Evaluation Metrics in Machine Learning
The predictive models can be categorised in two main classes: 1) regression models where we have a continues output, and classification models where the output is nominal or binary. Depends on what type of predictive model we are using the evaluation metrics can be different. In this Blog post, I will try to investigate the most important evaluation metrics for both classification and regression models.
Most of the classification metrics have been essentially designed for binary classification tasks. In order to extend a binary metric to multiclass problems, the data is usually treated as a collection of binary problems, one for each class as positive class and the rest as negative one. There are then a number of methods to average binary metric calculations across the set of classes (see here).
In a binary classification task, the terms ‘’positive’’ and ‘’negative’’ refer to the classifier’s prediction and the terms ‘’true’’ and ‘’false’’ refer to whether that prediction corresponds to the external judgment. Given this definition, the confusion matrix/table is formulated as below:
Now there are number of definition that we need to analyse a confusion matrix:
Accuracy : the proportion of the total number of predictions that were correct.
Precision : the proportion of positive cases that were correctly identified.
Recall or Sensitivity: the proportion of actual positive cases which are correctly identified
Specificity: the proportion of actual negative cases which are correctly identified.

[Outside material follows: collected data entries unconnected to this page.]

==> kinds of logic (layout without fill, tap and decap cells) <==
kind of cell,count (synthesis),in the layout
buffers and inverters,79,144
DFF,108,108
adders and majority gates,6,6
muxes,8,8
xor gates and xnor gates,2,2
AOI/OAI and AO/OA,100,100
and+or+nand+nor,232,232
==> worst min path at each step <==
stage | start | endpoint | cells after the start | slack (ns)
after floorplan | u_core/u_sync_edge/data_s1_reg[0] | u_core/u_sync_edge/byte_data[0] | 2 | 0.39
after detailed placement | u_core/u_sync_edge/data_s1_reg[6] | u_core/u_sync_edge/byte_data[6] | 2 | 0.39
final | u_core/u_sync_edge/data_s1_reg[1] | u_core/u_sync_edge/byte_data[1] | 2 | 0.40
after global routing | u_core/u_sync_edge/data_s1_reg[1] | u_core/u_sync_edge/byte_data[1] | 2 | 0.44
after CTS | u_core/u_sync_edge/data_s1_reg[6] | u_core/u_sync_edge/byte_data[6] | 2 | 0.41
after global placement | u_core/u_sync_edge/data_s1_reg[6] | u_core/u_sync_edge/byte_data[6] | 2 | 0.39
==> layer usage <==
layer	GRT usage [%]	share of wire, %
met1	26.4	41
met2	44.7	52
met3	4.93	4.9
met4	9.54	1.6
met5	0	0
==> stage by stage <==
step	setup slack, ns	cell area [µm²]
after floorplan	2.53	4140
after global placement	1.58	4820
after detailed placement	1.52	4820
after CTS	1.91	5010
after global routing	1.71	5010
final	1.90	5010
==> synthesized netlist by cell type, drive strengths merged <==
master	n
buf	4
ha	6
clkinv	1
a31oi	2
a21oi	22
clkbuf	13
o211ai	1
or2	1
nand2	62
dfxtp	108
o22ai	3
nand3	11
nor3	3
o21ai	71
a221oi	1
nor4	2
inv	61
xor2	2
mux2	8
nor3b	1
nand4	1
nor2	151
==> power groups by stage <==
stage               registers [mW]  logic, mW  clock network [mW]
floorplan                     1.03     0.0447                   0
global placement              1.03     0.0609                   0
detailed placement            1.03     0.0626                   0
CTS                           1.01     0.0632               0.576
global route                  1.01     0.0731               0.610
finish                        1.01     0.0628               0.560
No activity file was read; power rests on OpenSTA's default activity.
--- src/rtl/wb_write_arbiter_if.sv ---
// Bundles the pipeline W-stage, late-return, scoreboard query and GRF write-port
// signals of wb_write_arbiter; slave is the arbiter side, master the surroundings.
interface wb_write_arbiter_if;
  logic        w_we;
  logic [4:0]  w_addr;
  logic [31:0] w_data;
  logic        late_valid;
  logic [4:0]  late_addr;
  logic [31:0] late_data;
  logic        late_ready;
  logic [4:0]  q_addr;
  logic        q_pending;
  logic        stall_req;
  logic        grf_we;
  logic [4:0]  grf_addr;
  logic [31:0] grf_data;
  logic [31:0] stat_stall_cnt;
  logic [15:0] stat_kill_cnt;

  modport slave (
    input  w_we, w_addr, w_data, late_valid, late_addr, late_data, q_addr,
    output late_ready, q_pending, stall_req, grf_we, grf_addr, grf_data,
           stat_stall_cnt, stat_kill_cnt
  );

  modport master (
    output w_we, w_addr, w_data, late_valid, late_addr, late_data, q_addr,
    input  late_ready, q_pending, stall_req, grf_we, grf_addr, grf_data,
           stat_stall_cnt, stat_kill_cnt
  );
endinterface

Accuracy = TP + TN / TP + TN + FP +FN OR TP + TN / #Samples
Precision = TP / TP + FP
Recall or Sensitivity = TP/ TP + FN
Specificity = TN/(TN + FP)
The following example can make the above definitions more clear. Consider a data set including 100 samples from the patients have been tested for a specific cancer, 20% is belonged to the class of patients who actually have cancer and 80% are healthy. Assume the results for a given classifier is as follow:
Accuracy: 1 + 75 / 1 + 75 + 5 + 19 = 0.8
Precision: 1 / 1 + 5 = 0.16
Recall: 1 / 20 = 0.05
Specificity: 75 / 75 + 5 = 0.93
The accuracy of the classifier is %80 which seems good, but unfortunately in our case the accuracy is not a metric that we can rely on, as our data is imbalanced (where the number of observations in each class are not equal) and the classes don't have the same importance (e.g, classifying a person who has cancer as healthy is more risky than classifying a healthy person inside the cancer class), therefore as you can see above, the other metrics can help us to analyse the classifier better.
Area Under ROC Curve (AUC - ROC)
Before starting to talk about ROC (Receiver Operating Characteristic), the following discussion about the type of classification algorithms is necessary.
In classification, the output of the algorithm can be either a class or a probability. For example in Support Vector Machines and KNN the output will be 0 or 1 (a class label), while in some other algorithms such as Logistic Regression and Random Forest the output will be a probability determining how likely an input is belonged to a given class. Converting a probability output to a class label is just a matter of creating a threshold probability (e.g. a threshold equal to 0.5).
The ROC curve is created by plotting the true positive rate (Sensitivity) against the false positive rate (1-Specificity) at various threshold probability. Please see here to understand ROC curve through a graphical demo.
As above figure shows, a classifier has a better performance if its ROC curve goes more straight up the Y axis and then along the X axis. A classifier has no power if it sits on the diagonal. It is obvious that a ROC curve is very useful to select a proper threshold probability for a classifier whereby the true positive would be maximised while minimising the false positive.
ROC would be very useful to evaluate the performance of a given classifier and also in comparing two or more classifiers. To this end, the Area Under the Curve (AUC) is used as a metric. As you can see in above figure. The AUC for the Random Classifier is 0.5 and the ideal classifier has AUC equal to 1.0 and for the most of the classifiers the AUC is between these two value. It is worth mentioning that an AUC less than 0.5 might indicates something wrong is happening in your classifier, e.g. the positives and negatives might have been mislabelled.
Mean Absolute Error (MAE) and Mean Square Error (MSE)
MAE is the average of the absolute differences between predictions and actual values. The measure gives an idea of the magnitude of the error without taking into account the direction. MSE is the average of squared difference between predictions and actual values. It tends to exaggerate the effect of outliers while the MAE does not have this effect.
R Squared (R^2)
R^2 indicates how close the actual data are to the fitted regression line. This value is between 0 and 1 for no-fit and perfect fit respectively.